TASK GOAL:
Find the lines below in which the string "about" occurs. Copy each one.
(Beginning of RECORDS SUPPLIED)
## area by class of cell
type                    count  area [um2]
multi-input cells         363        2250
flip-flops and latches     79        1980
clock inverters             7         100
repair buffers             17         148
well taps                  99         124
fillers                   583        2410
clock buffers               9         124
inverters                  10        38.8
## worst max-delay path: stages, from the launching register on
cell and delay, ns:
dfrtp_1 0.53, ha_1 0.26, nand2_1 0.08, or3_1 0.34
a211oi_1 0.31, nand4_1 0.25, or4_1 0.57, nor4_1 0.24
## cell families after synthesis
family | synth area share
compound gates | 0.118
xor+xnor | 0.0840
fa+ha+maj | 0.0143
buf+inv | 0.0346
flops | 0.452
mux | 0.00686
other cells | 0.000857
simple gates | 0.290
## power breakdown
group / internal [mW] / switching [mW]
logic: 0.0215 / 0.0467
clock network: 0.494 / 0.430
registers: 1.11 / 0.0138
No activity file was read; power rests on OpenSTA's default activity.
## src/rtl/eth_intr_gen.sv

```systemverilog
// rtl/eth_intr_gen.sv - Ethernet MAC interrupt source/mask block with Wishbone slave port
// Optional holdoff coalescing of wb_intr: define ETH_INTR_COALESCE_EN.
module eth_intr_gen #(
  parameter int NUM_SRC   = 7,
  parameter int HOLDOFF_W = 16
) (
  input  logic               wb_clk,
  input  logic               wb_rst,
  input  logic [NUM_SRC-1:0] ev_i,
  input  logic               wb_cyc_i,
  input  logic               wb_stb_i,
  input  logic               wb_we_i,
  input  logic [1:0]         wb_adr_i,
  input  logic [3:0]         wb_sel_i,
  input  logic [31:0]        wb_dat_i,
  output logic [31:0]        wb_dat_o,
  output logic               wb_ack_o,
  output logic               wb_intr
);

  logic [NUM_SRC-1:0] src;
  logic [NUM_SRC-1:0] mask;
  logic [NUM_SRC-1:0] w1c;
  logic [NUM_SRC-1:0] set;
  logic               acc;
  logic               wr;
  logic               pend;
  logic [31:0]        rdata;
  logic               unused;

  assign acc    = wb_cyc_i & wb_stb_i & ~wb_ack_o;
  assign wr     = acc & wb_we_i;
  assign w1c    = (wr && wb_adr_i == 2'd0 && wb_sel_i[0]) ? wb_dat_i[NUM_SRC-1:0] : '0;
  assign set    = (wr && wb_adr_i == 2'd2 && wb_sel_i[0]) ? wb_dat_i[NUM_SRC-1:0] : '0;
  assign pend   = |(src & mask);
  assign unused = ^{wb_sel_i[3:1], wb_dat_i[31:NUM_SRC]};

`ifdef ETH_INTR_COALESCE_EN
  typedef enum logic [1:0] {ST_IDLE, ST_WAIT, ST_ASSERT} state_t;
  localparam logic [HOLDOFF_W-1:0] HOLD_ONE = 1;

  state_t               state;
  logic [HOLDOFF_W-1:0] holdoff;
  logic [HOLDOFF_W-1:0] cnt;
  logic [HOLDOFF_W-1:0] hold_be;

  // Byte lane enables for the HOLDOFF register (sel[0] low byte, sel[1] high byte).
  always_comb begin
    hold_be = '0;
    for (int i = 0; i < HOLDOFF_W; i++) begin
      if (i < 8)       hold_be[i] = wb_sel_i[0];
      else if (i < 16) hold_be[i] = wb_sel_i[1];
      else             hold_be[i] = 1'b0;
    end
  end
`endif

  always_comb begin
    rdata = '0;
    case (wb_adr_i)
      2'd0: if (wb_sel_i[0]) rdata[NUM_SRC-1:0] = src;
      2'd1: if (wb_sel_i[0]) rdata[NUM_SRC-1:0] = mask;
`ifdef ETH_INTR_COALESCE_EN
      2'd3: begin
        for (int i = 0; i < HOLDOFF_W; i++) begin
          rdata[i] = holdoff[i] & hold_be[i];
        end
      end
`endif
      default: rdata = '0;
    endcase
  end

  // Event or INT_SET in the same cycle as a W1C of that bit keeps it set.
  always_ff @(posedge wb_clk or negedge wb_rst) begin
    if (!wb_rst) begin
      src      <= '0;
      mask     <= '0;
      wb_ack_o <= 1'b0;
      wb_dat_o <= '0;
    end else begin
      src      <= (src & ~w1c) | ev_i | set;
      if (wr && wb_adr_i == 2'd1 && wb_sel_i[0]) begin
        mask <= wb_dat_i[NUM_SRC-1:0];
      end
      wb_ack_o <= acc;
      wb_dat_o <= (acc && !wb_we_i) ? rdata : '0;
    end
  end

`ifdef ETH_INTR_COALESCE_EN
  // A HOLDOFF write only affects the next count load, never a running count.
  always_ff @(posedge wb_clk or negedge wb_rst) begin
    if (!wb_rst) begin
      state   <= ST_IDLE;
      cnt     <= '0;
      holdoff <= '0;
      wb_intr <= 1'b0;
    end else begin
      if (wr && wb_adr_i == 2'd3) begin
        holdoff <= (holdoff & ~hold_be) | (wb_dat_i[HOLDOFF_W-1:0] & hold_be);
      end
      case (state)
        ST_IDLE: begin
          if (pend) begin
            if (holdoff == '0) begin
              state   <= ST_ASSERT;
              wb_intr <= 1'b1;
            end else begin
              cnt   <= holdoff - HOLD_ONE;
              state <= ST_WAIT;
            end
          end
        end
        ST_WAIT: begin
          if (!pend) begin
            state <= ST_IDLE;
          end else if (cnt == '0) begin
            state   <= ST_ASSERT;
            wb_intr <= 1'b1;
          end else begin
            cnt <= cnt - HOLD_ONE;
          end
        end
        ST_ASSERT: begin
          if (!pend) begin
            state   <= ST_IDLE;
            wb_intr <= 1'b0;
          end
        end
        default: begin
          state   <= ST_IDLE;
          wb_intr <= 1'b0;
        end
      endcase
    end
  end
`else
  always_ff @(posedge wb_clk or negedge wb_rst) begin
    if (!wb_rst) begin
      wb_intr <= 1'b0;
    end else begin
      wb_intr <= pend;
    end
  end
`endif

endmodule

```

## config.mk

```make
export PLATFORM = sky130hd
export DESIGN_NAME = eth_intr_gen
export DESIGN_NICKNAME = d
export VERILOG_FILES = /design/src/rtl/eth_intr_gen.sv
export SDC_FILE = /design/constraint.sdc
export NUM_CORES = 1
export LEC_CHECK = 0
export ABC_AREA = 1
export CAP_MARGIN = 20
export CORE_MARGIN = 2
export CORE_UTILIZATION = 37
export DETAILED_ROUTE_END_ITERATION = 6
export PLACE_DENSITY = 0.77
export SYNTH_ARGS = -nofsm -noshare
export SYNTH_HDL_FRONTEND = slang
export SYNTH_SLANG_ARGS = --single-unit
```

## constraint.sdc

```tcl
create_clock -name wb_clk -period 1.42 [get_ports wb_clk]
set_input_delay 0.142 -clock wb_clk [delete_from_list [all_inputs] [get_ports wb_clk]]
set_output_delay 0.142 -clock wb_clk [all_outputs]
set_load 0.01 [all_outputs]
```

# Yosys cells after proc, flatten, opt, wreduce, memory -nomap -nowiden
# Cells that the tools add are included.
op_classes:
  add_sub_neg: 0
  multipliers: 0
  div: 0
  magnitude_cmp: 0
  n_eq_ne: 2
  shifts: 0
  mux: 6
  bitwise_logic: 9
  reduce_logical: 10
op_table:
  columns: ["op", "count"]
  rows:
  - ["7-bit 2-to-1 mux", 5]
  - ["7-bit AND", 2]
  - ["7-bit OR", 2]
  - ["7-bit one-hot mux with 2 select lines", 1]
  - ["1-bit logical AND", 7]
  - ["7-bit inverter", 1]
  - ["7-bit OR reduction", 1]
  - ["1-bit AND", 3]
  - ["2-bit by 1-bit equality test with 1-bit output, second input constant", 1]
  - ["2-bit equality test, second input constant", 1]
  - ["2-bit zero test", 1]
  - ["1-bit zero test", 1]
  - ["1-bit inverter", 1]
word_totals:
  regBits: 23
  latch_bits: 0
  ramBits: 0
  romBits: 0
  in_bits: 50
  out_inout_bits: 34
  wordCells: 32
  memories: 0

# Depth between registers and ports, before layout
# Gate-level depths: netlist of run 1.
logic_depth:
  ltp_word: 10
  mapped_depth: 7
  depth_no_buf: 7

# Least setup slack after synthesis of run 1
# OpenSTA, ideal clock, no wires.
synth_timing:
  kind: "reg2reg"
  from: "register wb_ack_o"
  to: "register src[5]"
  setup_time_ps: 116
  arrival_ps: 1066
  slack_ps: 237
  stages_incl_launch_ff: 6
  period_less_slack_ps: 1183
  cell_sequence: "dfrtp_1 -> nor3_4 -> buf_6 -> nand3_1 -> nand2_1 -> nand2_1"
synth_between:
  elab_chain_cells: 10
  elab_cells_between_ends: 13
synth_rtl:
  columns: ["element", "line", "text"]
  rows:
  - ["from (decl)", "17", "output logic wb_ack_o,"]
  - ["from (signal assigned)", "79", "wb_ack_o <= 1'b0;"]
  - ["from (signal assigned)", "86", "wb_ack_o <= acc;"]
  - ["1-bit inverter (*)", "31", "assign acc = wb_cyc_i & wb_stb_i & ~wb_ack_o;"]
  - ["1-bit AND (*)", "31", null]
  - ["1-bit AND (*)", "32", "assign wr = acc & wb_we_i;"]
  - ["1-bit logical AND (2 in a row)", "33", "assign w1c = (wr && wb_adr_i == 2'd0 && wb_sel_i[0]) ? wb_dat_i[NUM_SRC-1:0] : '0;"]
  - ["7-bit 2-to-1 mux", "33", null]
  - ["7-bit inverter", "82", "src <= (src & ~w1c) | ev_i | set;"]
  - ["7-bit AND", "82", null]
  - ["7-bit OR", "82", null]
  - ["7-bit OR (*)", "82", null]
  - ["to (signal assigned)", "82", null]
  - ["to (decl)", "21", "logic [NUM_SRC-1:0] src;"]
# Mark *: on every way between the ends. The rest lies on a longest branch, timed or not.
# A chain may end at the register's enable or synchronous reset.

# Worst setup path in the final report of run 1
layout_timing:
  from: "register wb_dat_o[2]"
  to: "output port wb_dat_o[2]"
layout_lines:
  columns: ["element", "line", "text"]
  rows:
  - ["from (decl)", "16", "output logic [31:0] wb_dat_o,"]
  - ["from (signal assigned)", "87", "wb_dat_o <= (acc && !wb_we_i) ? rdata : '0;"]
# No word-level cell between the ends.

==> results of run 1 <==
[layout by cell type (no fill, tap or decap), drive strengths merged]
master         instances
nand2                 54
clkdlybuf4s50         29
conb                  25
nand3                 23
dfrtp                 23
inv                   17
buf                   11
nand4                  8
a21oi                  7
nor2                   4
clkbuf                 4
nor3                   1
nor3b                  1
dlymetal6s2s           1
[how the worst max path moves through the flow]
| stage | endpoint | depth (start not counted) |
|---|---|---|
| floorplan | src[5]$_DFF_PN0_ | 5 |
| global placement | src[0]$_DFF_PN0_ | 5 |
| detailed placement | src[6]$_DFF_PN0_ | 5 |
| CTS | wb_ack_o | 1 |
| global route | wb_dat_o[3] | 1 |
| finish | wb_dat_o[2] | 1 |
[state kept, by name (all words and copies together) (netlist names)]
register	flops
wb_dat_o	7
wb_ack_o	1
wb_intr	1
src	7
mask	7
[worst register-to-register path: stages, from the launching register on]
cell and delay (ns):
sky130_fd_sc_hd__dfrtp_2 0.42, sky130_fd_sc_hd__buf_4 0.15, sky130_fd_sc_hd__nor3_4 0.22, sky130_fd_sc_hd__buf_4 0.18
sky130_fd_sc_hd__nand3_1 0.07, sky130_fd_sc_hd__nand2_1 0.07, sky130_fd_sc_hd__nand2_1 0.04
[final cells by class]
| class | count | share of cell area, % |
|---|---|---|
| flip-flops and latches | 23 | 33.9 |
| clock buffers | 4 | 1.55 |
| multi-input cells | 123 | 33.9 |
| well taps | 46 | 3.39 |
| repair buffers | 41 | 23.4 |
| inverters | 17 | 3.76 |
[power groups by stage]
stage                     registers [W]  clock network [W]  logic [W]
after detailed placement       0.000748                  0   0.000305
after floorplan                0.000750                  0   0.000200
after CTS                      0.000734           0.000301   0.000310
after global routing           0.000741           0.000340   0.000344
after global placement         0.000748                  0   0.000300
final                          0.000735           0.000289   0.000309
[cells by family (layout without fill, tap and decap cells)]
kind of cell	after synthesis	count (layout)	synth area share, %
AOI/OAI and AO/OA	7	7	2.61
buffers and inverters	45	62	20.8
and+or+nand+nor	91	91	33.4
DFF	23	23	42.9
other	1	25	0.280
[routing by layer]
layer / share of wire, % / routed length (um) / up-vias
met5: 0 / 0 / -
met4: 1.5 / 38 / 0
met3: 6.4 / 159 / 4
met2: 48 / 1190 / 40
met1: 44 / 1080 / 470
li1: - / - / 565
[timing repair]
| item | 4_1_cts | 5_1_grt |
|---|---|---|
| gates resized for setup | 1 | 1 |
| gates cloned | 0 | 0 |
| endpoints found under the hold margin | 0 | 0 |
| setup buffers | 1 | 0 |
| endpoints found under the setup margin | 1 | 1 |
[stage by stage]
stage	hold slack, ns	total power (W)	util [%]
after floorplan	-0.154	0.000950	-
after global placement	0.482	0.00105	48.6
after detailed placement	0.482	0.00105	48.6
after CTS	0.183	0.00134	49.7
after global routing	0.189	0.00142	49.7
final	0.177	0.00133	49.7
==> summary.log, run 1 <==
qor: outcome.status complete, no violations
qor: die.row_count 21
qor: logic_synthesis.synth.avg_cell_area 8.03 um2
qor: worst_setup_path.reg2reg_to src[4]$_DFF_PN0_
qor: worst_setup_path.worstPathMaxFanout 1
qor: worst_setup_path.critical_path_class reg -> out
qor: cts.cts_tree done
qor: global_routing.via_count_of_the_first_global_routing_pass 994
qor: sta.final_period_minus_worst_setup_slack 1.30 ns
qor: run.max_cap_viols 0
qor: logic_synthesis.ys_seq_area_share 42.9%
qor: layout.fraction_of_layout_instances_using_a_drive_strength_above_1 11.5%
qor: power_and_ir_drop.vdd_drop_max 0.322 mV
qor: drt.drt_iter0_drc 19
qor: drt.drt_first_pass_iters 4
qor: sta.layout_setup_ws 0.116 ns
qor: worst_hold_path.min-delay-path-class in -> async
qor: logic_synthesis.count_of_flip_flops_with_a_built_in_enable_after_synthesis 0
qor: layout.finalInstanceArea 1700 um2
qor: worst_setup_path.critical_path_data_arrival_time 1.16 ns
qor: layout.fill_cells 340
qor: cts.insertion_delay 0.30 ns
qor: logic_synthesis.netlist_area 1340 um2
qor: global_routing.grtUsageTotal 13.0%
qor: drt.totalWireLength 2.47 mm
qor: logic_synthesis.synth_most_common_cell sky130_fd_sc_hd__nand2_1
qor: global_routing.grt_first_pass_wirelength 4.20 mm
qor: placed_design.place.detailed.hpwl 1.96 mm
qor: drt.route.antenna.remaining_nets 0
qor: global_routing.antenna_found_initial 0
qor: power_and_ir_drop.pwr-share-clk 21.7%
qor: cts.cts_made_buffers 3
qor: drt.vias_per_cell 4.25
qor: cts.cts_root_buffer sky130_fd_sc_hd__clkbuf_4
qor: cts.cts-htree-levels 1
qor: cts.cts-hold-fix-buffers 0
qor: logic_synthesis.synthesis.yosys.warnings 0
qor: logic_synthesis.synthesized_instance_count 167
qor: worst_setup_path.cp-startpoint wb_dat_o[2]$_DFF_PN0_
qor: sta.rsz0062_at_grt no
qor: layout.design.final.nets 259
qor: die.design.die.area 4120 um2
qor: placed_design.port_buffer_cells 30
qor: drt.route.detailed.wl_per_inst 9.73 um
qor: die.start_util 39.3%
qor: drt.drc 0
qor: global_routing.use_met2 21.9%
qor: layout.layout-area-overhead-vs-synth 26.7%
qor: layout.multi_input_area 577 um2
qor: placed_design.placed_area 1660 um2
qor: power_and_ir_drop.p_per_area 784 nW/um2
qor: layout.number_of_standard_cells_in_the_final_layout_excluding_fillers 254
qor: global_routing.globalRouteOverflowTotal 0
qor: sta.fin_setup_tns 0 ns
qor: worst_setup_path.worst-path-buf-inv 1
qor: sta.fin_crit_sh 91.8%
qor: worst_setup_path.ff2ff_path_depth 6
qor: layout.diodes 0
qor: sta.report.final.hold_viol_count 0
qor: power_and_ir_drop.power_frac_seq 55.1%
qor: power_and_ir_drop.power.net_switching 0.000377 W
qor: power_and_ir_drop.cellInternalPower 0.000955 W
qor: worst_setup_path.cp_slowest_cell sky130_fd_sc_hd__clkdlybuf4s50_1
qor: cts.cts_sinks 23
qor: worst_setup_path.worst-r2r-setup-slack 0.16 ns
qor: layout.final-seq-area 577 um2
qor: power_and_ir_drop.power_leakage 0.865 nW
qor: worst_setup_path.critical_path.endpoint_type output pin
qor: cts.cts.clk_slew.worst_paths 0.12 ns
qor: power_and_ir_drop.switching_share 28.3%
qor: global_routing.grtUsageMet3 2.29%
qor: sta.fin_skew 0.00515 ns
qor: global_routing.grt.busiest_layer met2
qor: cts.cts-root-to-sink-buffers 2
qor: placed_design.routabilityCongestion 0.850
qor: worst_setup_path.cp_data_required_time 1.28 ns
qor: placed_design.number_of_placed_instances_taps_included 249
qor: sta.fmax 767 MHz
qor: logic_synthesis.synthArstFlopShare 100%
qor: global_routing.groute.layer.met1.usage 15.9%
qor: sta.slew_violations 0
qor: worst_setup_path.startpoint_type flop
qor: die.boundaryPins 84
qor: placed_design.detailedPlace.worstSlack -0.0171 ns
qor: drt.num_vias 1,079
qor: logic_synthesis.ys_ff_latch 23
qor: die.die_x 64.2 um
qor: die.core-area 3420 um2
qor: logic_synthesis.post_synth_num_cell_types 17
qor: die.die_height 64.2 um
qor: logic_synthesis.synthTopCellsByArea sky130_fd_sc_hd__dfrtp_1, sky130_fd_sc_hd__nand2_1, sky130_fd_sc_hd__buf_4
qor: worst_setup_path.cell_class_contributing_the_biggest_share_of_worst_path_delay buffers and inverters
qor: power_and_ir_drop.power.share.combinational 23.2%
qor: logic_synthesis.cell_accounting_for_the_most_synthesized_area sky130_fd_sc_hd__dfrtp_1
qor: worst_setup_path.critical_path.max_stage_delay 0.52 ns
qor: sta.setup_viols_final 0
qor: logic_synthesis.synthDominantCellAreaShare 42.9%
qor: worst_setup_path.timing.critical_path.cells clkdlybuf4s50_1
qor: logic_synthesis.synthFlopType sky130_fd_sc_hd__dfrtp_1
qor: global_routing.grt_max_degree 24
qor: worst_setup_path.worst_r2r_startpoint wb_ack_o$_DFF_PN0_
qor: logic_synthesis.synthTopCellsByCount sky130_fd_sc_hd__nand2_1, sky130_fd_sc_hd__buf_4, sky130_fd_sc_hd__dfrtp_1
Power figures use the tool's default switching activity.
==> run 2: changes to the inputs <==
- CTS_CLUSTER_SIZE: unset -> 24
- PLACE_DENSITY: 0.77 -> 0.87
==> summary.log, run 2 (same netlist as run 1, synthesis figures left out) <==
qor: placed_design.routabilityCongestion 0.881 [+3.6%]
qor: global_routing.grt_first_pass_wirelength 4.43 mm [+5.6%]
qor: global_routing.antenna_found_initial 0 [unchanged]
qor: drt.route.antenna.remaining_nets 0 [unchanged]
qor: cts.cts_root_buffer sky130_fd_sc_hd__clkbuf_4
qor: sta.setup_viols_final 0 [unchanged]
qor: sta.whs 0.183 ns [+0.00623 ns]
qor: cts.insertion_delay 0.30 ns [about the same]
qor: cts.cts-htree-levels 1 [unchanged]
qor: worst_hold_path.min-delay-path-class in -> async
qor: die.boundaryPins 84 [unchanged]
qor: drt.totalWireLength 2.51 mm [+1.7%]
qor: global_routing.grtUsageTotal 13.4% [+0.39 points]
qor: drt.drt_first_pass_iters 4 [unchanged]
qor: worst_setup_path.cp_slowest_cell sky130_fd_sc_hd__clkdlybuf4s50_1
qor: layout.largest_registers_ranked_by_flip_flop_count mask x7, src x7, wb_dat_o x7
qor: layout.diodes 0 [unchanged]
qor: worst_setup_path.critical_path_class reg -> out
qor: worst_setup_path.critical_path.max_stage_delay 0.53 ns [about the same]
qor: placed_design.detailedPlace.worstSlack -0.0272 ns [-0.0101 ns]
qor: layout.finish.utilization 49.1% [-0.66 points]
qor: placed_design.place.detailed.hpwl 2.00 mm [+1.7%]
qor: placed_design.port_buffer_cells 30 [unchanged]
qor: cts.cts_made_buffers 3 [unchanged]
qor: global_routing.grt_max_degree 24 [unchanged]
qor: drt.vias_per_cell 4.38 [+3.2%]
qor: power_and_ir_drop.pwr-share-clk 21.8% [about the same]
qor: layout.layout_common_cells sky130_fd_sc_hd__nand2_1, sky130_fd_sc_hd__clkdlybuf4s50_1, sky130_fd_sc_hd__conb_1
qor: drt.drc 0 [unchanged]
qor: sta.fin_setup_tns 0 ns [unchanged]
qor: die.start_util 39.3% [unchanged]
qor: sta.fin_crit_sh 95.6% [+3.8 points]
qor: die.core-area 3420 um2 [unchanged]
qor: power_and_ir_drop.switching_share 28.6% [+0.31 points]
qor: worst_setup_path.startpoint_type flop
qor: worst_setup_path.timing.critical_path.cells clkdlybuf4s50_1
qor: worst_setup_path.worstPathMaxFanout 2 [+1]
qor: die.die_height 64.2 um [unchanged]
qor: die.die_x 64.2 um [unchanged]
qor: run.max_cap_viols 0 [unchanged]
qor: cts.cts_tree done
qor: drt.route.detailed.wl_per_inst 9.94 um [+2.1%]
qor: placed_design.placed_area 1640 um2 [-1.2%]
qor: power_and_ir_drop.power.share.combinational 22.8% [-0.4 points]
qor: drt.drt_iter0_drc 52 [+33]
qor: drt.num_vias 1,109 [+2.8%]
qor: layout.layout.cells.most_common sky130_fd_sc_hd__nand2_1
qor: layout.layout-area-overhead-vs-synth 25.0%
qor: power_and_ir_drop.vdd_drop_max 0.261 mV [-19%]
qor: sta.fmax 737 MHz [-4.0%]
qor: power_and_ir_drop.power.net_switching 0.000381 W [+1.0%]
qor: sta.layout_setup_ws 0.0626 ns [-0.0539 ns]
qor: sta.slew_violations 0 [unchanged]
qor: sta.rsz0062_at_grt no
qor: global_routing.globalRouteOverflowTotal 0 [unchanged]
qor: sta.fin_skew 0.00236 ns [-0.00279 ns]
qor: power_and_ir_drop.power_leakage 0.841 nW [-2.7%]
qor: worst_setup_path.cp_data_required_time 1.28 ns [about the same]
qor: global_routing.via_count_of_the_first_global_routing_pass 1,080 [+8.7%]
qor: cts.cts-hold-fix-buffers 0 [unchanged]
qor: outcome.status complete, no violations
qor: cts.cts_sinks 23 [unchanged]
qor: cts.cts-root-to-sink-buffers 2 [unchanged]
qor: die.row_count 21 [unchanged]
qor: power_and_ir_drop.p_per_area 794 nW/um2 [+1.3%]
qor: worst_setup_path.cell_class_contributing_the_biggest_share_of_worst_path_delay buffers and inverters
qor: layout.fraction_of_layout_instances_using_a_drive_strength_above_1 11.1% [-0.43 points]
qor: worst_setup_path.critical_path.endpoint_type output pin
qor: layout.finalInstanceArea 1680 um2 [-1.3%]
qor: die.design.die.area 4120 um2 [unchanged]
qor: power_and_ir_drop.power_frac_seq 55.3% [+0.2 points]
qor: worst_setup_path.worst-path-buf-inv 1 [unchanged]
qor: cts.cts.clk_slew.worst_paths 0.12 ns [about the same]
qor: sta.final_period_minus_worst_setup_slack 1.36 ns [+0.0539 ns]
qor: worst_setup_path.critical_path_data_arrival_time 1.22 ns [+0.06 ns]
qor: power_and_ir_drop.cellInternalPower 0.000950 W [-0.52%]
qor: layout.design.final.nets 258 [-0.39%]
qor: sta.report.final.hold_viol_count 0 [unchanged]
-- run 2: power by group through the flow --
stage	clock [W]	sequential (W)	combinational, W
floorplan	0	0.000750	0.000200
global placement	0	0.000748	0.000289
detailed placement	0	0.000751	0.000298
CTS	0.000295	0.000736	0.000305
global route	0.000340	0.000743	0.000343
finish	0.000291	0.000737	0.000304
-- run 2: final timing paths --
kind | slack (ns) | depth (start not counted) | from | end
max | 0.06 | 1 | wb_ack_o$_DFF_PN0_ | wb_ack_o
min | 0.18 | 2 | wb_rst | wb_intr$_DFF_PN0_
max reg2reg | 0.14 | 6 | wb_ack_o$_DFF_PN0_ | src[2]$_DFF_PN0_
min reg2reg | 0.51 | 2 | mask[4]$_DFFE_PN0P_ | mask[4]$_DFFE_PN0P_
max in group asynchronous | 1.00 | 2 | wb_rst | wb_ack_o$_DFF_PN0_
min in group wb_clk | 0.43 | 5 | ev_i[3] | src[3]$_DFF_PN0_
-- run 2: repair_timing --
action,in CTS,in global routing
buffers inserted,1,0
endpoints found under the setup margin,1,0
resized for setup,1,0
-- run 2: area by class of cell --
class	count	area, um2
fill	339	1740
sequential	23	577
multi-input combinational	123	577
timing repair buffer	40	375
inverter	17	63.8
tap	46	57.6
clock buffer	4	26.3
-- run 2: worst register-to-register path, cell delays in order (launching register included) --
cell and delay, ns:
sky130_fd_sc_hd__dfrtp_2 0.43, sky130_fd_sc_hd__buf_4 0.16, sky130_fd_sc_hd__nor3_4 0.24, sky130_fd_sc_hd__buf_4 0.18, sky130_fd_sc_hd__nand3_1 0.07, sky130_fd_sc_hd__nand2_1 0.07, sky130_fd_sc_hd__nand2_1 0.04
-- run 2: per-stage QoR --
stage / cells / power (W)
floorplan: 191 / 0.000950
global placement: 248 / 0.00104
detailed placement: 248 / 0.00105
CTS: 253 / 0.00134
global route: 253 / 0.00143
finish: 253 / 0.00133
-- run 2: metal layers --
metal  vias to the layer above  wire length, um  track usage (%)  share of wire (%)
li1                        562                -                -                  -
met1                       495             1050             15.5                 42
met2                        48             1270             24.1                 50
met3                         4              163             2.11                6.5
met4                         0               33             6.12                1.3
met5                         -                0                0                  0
(End of RECORDS SUPPLIED)
WRITTEN SOLUTION:
qor: cts.insertion_delay 0.30 ns [about the same]
qor: worst_setup_path.critical_path.max_stage_delay 0.53 ns [about the same]
qor: power_and_ir_drop.pwr-share-clk 21.8% [about the same]
qor: worst_setup_path.cp_data_required_time 1.28 ns [about the same]
qor: cts.cts.clk_slew.worst_paths 0.12 ns [about the same]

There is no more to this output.